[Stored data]
$ cat src/rtl/ifetch_unit.sv
// rtl/ifetch_unit.sv - Instruction fetch front-end: fetch PC, 2-entry fetch queue, redirect flush.
// Optional macro IFETCH_STATS_EN adds the fetch_count accepted-instruction counter port.
module ifetch_unit #(
  parameter int                ADDR_W   = 32,
  parameter logic [ADDR_W-1:0] RESET_PC = '0
) (
  input  logic              clk,
  input  logic              rst_n,
  output logic [ADDR_W-1:0] imem_pc,
  input  logic [31:0]       imem_instr,
  input  logic              fetch_en,
  input  logic              redirect_valid,
  input  logic [ADDR_W-1:0] redirect_pc,
  output logic              out_valid,
  input  logic              out_ready,
  output logic [31:0]       out_instr,
  output logic [ADDR_W-1:0] out_pc,
  output logic [1:0]        q_count
`ifdef IFETCH_STATS_EN
  ,
  output logic [31:0]       fetch_count
`endif
);

  logic [ADDR_W-1:0] fetch_pc_q, fetch_pc_d;
  logic [31:0]       instr_q [2];
  logic [ADDR_W-1:0] pc_q    [2];
  logic              head_q, head_d;
  logic [1:0]        count_q, count_d;
  logic              pop, push, tail;

  assign imem_pc   = fetch_pc_q;
  assign out_valid = (count_q != 2'd0);
  assign out_instr = instr_q[head_q];
  assign out_pc    = pc_q[head_q];
  assign q_count   = count_q;

  assign pop  = out_valid & out_ready;
  assign push = fetch_en & ~redirect_valid & ((count_q != 2'd2) | pop);
  // Tail slot is (head + count) mod 2; at count 2 with a pop it reuses the slot being vacated.
  assign tail = head_q ^ count_q[0];

  always_comb begin
    fetch_pc_d = fetch_pc_q;
    head_d     = head_q;
    count_d    = count_q;
    if (redirect_valid) begin
      fetch_pc_d = redirect_pc;
      count_d    = 2'd0;
    end else begin
      if (pop) begin
        head_d = ~head_q;
      end
      if (push) begin
        fetch_pc_d = fetch_pc_q + {{(ADDR_W-1){1'b0}}, 1'b1};
      end
      count_d = count_q + {1'b0, push} - {1'b0, pop};
    end
  end

  always_ff @(posedge clk or negedge rst_n) begin
    if (!rst_n) begin
      fetch_pc_q <= RESET_PC;
      head_q     <= 1'b0;
      count_q    <= 2'd0;
      for (int i = 0; i < 2; i++) begin
        instr_q[i] <= 32'd0;
        pc_q[i]    <= '0;
      end
    end else begin
      fetch_pc_q <= fetch_pc_d;
      head_q     <= head_d;
      count_q    <= count_d;
      if (push) begin
        instr_q[tail] <= imem_instr;
        pc_q[tail]    <= fetch_pc_q;
      end
    end
  end

`ifdef IFETCH_STATS_EN
  logic [31:0] fetch_count_q;

  assign fetch_count = fetch_count_q;

  always_ff @(posedge clk or negedge rst_n) begin
    if (!rst_n) begin
      fetch_count_q <= 32'd0;
    end else if (pop && !redirect_valid) begin
      fetch_count_q <= fetch_count_q + 32'd1;
    end
  end
`endif

endmodule

$ cat config.mk
export PLATFORM = sky130hd
export DESIGN_NAME = ifetch_unit
export DESIGN_NICKNAME = d
export VERILOG_FILES = /design/src/rtl/ifetch_unit.sv
export SDC_FILE = /design/constraint.sdc
export NUM_CORES = 1
export LEC_CHECK = 0
export ABC_AREA = 1
export BUFFER_PORTS_ARGS = -buffer_cell sky130_fd_sc_hd__buf_2
export CAP_MARGIN = 25
export CORE_UTILIZATION = 55
export CTS_CLUSTER_SIZE = 20
export DETAILED_ROUTE_END_ITERATION = 8
export HOLD_SLACK_MARGIN = 0.02
export PLACE_DENSITY = 0.88
export SYNTH_ARGS = -nofsm -noshare
export SYNTH_HDL_FRONTEND = slang
export SYNTH_SLANG_ARGS = --single-unit
$ cat constraint.sdc
create_clock -name clk -period 2.45 [get_ports clk]
set_clock_uncertainty 0.15 [all_clocks]
set_input_delay 0.3675 -clock clk [delete_from_list [all_inputs] [get_ports clk]]
set_output_delay 0.3675 -clock clk [all_outputs]
set_load 0.005 [all_outputs]
==> impl_metrics.env <==
export IMPL_status="finished, final reports clean"
export IMPL_cts_buffers=17
export IMPL_num_fill_cells=1188
export IMPL_yosys_warnings=0
export IMPL_synthCells=1059
export IMPL_drc=0
export IMPL_core_area_um2=14500
export IMPL_place_gp_congestion=0.968
export IMPL_ys_seq_area_frac=0.499
export IMPL_root_buffer="clkbuf_16"
export IMPL_io_buffer_count=167
export IMPL_met3_usage=0.0600
export IMPL_synth_flop_cell="dfrtp_1"
export IMPL_post_drt_wl_per_cell_um=14.5
export IMPL_grtUsageMet2=0.447
export IMPL_r2r_start="imem_pc[1]"
export IMPL_finalSetupViolCount=0
export IMPL_synthTopCellsByArea="dfrtp_1, nand2_1, o21ai_2"
export IMPL_busiest_layer="met2"
export IMPL_avgSynthCellArea_um2=7.72
export IMPL_tightest_slew_ps=742
export IMPL_netlist_area_um2=8180
export IMPL_p_per_area_nw_per_um2=1190
export IMPL_tns_ps=0
export IMPL_grt_overflow=0
export IMPL_peakVddDrop_v=0.000679
export IMPL_rsz0062_at_grt="false"
export IMPL_p_leak_nw=5.33
export IMPL_crit_fanout=64
export IMPL_initial_core_util=0.563
export IMPL_period_share=0.953
export IMPL_cts_sinks=163
export IMPL_die_y_um=124
export IMPL_via_count=7416
export IMPL_dr_first_iter_drc_count=684
export IMPL_ys_seq_elements=163
export IMPL_cp_arrival_ps=1820
export IMPL_grt_pass1_vias=6848
export IMPL_slew_viol_final=0
export IMPL_routed_wl_um=20500
export IMPL_die_w_um=124
export IMPL_fmax_mhz=428
export IMPL_cp_startpoint="head_q"
export IMPL_ant_nets=0
export IMPL_end_kind="primary output"
export IMPL_grt_pass1_wl_um=32700
export IMPL_synthDistinctLibCells=25
export IMPL_dp_hpwl_um=14000
export IMPL_cap_violations=0
export IMPL_io_pins=168
export IMPL_h_tree_depth=4
export IMPL_antenna_found_initial=0
export IMPL_met1_usage=0.374
export IMPL_hold_viol=0
export IMPL_vias_per_cell=5.26
export IMPL_synth_edf_count=0
export IMPL_path_class="flop to primary output"
export IMPL_yosys_area_top_type="dfrtp_1"
export IMPL_drt_first_pass_iters=6
export IMPL_worstPathRequired_ps=1930
export IMPL_die_area_um2=15400
export IMPL_critPathLaunchType="flop"
export IMPL_num_rows=44
export IMPL_track_usage=0.279
export IMPL_holdCritPathClass="input port to flop"
export IMPL_synth_commonest_cells="nand2_1, dfrtp_1, inv_1, o21ai_1, o21ai_2"
export IMPL_clock_latency_ps=420
export IMPL_fin_crit_ps=2330
export IMPL_layout_drive_gt1_share=0.236
export IMPL_synthToLayoutAreaGrowth_pct=20.2
export IMPL_relSlewSlack=0.505
export IMPL_clk_pin_slew_worst_paths_ps=60
export IMPL_hp_start="redirect_pc[0]"
export IMPL_cts_max_path_buffers=2
export IMPL_n_antenna_cell=0
export IMPL_grt_max_degree=67
export IMPL_layout_nets=1286
export IMPL_cts_setup_buffers=0
export IMPL_synth_nets=1131
export IMPL_yosys_area_top_type_share=0.499
export IMPL_finalPower_mw=11.7
export IMPL_cts_tree="yes"
export IMPL_yosysMostFrequentCell="nand2_1"
export IMPL_async_flop_share=1.00
kinds of logic (layout without fill, tap and decap cells):
logic type                 count (synthesis)  in the layout  synth area share
DFF                                      163            163             0.499
xor gates and xnor gates                  11             11            0.0118
adders and majority gates                  3              3           0.00459
AOI/OAI and AO/OA                        167            167             0.132
and+or+nand+nor                          560            560             0.266
buffers and inverters                    155            323            0.0869
routing by layer:
| metal | part of all wire | routed length (um) |
|---|---|---|
| met5 | 0 | 0 |
| met4 | 0.017 | 342 |
| met3 | 0.098 | 2010 |
| met2 | 0.46 | 9480 |
| met1 | 0.42 | 8690 |
timing repair:
item,4_1_cts,5_1_grt
resized for setup,0,0
hold buffers,5,0
hold endpoints to repair,62,0
path summary, 6_finish.rpt:
check | end | slack (ps) | depth (start not counted)
hold / removal | imem_pc[0] | 30 | 3
setup / recovery | out_instr[0] | 120 | 4
hold reg to reg | instr_q[30] | 330 | 2
max in group asynchronous | instr_q[23] | 1100 | 3
min in group asynchronous | instr_q[11] | 340 | 2
setup reg to reg | imem_pc[20] | 510 | 8
cells in the final DEF, fill, tap and decap left out, drive strengths merged:
master,n
buf,182
clkinv,6
inv,104
nand3,40
xnor2,3
nor3,3
nand2,468
dfrtp,163
ha,3
or2,1
o21ai,155
a21oi,6
bufinv,4
o22ai,1
nor2,48
clkinvlp,2
o211ai,4
clkbuf,20
dlygate4sd3,5
xor2,8
o221ai,1
worst max-delay path, cell delays in order, from the launching register on:
cell and delay [ps]:
dfrtp_2 380, buf_4 590, nand2_1 120, nand2_1 140, buf_2 120
where the power goes:
part           internal, mW  total, mW  switching (mW)
clock                  1.76       2.83            1.07
combinational          1.78       4.40            2.62
sequential             3.76       4.44           0.688
state kept, by name, indices dropped and copies added, names as in the netlist:
signal / flops
head_q: 1
imem_pc: 32
instr_q: 64
pc_q: 64
q_count: 2
per-stage QoR:
step	hold WS (ps)	utilization	instance area, um^2	std cells	worst slack, ps
after floorplan	-78.1	-	8180	1059	579
after global placement	235	0.629	9140	1374	623
after detailed placement	238	0.629	9140	1374	538
after CTS	23.8	0.676	9830	1411	120
after global routing	27.2	0.676	9830	1411	5.88
final	28.3	0.676	9830	1411	116
final cells by class:
class                      instances  area, um^2  area share
sequential                       163        4080       0.415
multi-input combinational        741        3400       0.346
timing repair buffer             187        1090       0.111
clock buffer                      20         457      0.0465
inverter                         104         390      0.0397
tap                              184         230      0.0234
clock inverter                    12         180      0.0183
No activity file was read; power rests on OpenSTA's default activity.
--- src/rtl/mmu_dcache_req_sched_if.sv ---
// E1 request bus between the scheduler and the MMU/D$ access slot.
// Latency: none (wires only).
// Backpressure: dcache_e1_grant_i_s from the D$ accepts the offered request.
// Ports: master = scheduler (drives req/addr/size/opc, samples grant);
//        slave  = MMU/D$ (samples request, drives grant).
interface mmu_dcache_req_sched_if #(
  parameter int ADDR_W = 41,
  parameter int OPC_W  = 4
);
  logic              e1_dcache_req_m;
  logic [ADDR_W-1:0] e1_dcache_virt_addr_m;
  logic [3:0]        e1_dcache_size_m;
  logic [OPC_W-1:0]  e1_dcache_opc_m;
  logic              dcache_e1_grant_i_s;

  modport master (
    output e1_dcache_req_m,
    output e1_dcache_virt_addr_m,
    output e1_dcache_size_m,
    output e1_dcache_opc_m,
    input  dcache_e1_grant_i_s
  );

  modport slave (
    input  e1_dcache_req_m,
    input  e1_dcache_virt_addr_m,
    input  e1_dcache_size_m,
    input  e1_dcache_opc_m,
    output dcache_e1_grant_i_s
  );
endinterface

--- src/rtl/mmu_dcache_req_sched.sv ---
// Schedules LSU (proc) and page-table-walker accesses onto the single E1 MMU/D$ slot.
// Latency: ack in the E1 grant cycle, trap one cycle later, done two cycles later (no stalls).
// Backpressure: E1 is offered only when E2 can take it; a refused request is locked to its owner.
// Ports: clock/reset; p_* proc requester; w_* walker requester; e1 = E1 bus (interface, master);
//        e2_stall_m / e2_trap_any_i = MMU E2 status; dcache_e3_stall_i_s = D$ E3 stall.
// Optional: define MMU_DCACHE_SCHED_PERF_EN to add perf_issue_cnt_o / perf_hold_cnt_o.
module mmu_dcache_req_sched #(
  parameter int ADDR_W     = 41,
  parameter int OPC_W      = 4,
  parameter int STARVE_MAX = 4
) (
  input  logic              clock,
  input  logic              reset,
  input  logic              p_req_i,
  input  logic [ADDR_W-1:0] p_addr_i,
  input  logic [3:0]        p_size_i,
  input  logic [OPC_W-1:0]  p_opc_i,
  output logic              p_ack_o,
  output logic              p_done_o,
  output logic              p_trap_o,
  input  logic              w_req_i,
  input  logic [ADDR_W-1:0] w_addr_i,
  input  logic [3:0]        w_size_i,
  input  logic [OPC_W-1:0]  w_opc_i,
  output logic              w_ack_o,
  output logic              w_done_o,
  output logic              w_trap_o,
  mmu_dcache_req_sched_if.master e1,
  input  logic              e2_stall_m,
  input  logic              e2_trap_any_i,
  input  logic              dcache_e3_stall_i_s
`ifdef MMU_DCACHE_SCHED_PERF_EN
  ,
  output logic [31:0]       perf_issue_cnt_o,
  output logic [31:0]       perf_hold_cnt_o
`endif
);

  typedef enum logic {OWN_P = 1'b0, OWN_W = 1'b1} owner_e;
  localparam logic [3:0] STARVE_LIM = 4'(STARVE_MAX);

  logic   lock_vld_q, lock_vld_d;
  owner_e lock_own_q, lock_own_d;
  logic   e2_vld_q, e2_vld_d;
  owner_e e2_own_q, e2_own_d;
  logic   e3_vld_q, e3_vld_d;
  owner_e e3_own_q, e3_own_d;
  logic [3:0] starve_q, starve_d;

  logic   e3_adv, e3_free, e2_adv, e2_kill, e2_free;
  owner_e win;
  logic   win_req, e1_req, xfer;

  always_comb begin
    e3_adv  = e3_vld_q & ~dcache_e3_stall_i_s;
    e3_free = ~e3_vld_q | e3_adv;
    e2_adv  = e2_vld_q & ~e2_stall_m & e3_free;
    e2_kill = e2_adv & e2_trap_any_i;
    e2_free = ~e2_vld_q | e2_adv;

    // A locked request keeps its owner until granted; otherwise proc has priority
    // unless the walker has been passed over STARVE_MAX times in a row.
    if (lock_vld_q)                                          win = lock_own_q;
    else if (p_req_i && !(w_req_i && starve_q == STARVE_LIM)) win = OWN_P;
    else if (w_req_i)                                        win = OWN_W;
    else                                                     win = OWN_P;

    win_req = (win == OWN_W) ? w_req_i : p_req_i;
    // Gating with reset keeps every output low while reset is held, even if
    // the requesters are still driving their request lines.
    e1_req  = win_req & e2_free & reset;
    xfer    = e1_req & e1.dcache_e1_grant_i_s;
  end

  assign e1.e1_dcache_req_m       = e1_req;
  assign e1.e1_dcache_virt_addr_m = !e1_req ? '0 : (win == OWN_W) ? w_addr_i : p_addr_i;
  assign e1.e1_dcache_size_m      = !e1_req ? '0 : (win == OWN_W) ? w_size_i : p_size_i;
  assign e1.e1_dcache_opc_m       = !e1_req ? '0 : (win == OWN_W) ? w_opc_i  : p_opc_i;

  assign p_ack_o  = xfer & (win == OWN_P);
  assign w_ack_o  = xfer & (win == OWN_W);
  assign p_done_o = e3_adv & (e3_own_q == OWN_P);
  assign w_done_o = e3_adv & (e3_own_q == OWN_W);
  assign p_trap_o = e2_kill & (e2_own_q == OWN_P);
  assign w_trap_o = e2_kill & (e2_own_q == OWN_W);

  always_comb begin
    lock_vld_d = lock_vld_q;
    lock_own_d = lock_own_q;
    e2_vld_d   = e2_vld_q;
    e2_own_d   = e2_own_q;
    e3_vld_d   = e3_vld_q;
    e3_own_d   = e3_own_q;
    starve_d   = starve_q;

    // E3: a surviving E2 access replaces whatever retires this cycle.
    if (e2_adv && !e2_trap_any_i) begin
      e3_vld_d = 1'b1;
      e3_own_d = e2_own_q;
    end else if (e3_adv) begin
      e3_vld_d = 1'b0;
    end

    if (xfer) begin
      e2_vld_d = 1'b1;
      e2_own_d = win;
    end else if (e2_adv) begin
      e2_vld_d = 1'b0;
    end

    if (xfer) begin
      lock_vld_d = 1'b0;
    end else if (e1_req) begin
      lock_vld_d = 1'b1;
      lock_own_d = win;
    end

    if (!w_req_i || (xfer && win == OWN_W)) begin
      starve_d = 4'd0;
    end else if (xfer && starve_q != STARVE_LIM) begin
      starve_d = starve_q + 4'd1;
    end
  end

  always_ff @(posedge clock or negedge reset) begin
    if (!reset) begin
      lock_vld_q <= 1'b0;
      lock_own_q <= OWN_P;
      e2_vld_q   <= 1'b0;
      e2_own_q   <= OWN_P;
      e3_vld_q   <= 1'b0;
      e3_own_q   <= OWN_P;
      starve_q   <= 4'd0;
    end else begin
      lock_vld_q <= lock_vld_d;
      lock_own_q <= lock_own_d;
      e2_vld_q   <= e2_vld_d;
      e2_own_q   <= e2_own_d;
      e3_vld_q   <= e3_vld_d;
      e3_own_q   <= e3_own_d;
      starve_q   <= starve_d;
    end
  end

`ifdef MMU_DCACHE_SCHED_PERF_EN
  logic [31:0] perf_issue_q, perf_issue_d;
  logic [31:0] perf_hold_q, perf_hold_d;

  always_comb begin
    perf_issue_d = perf_issue_q;
    perf_hold_d  = perf_hold_q;
    if (xfer && perf_issue_q != 32'hFFFF_FFFF) perf_issue_d = perf_issue_q + 32'd1;
    if (e1_req && !e1.dcache_e1_grant_i_s && perf_hold_q != 32'hFFFF_FFFF)
      perf_hold_d = perf_hold_q + 32'd1;
  end

  always_ff @(posedge clock or negedge reset) begin
    if (!reset) begin
      perf_issue_q <= 32'd0;
      perf_hold_q  <= 32'd0;
    end else begin
      perf_issue_q <= perf_issue_d;
      perf_hold_q  <= perf_hold_d;
    end
  end

  assign perf_issue_cnt_o = perf_issue_q;
  assign perf_hold_cnt_o  = perf_hold_q;
`endif

endmodule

WORK TO BE COMPLETED:
This task calls for an exact reproduction of the lines that start at the one containing "perf_hold_d = perf_hold_q + 32'd1;" and continue to the end of the entries above.

SOLUTION FOR THIS EXERCISE:
      perf_hold_d = perf_hold_q + 32'd1;
  end

  always_ff @(posedge clock or negedge reset) begin
    if (!reset) begin
      perf_issue_q <= 32'd0;
      perf_hold_q  <= 32'd0;
    end else begin
      perf_issue_q <= perf_issue_d;
      perf_hold_q  <= perf_hold_d;
    end
  end

  assign perf_issue_cnt_o = perf_issue_q;
  assign perf_hold_cnt_o  = perf_hold_q;
`endif

endmodule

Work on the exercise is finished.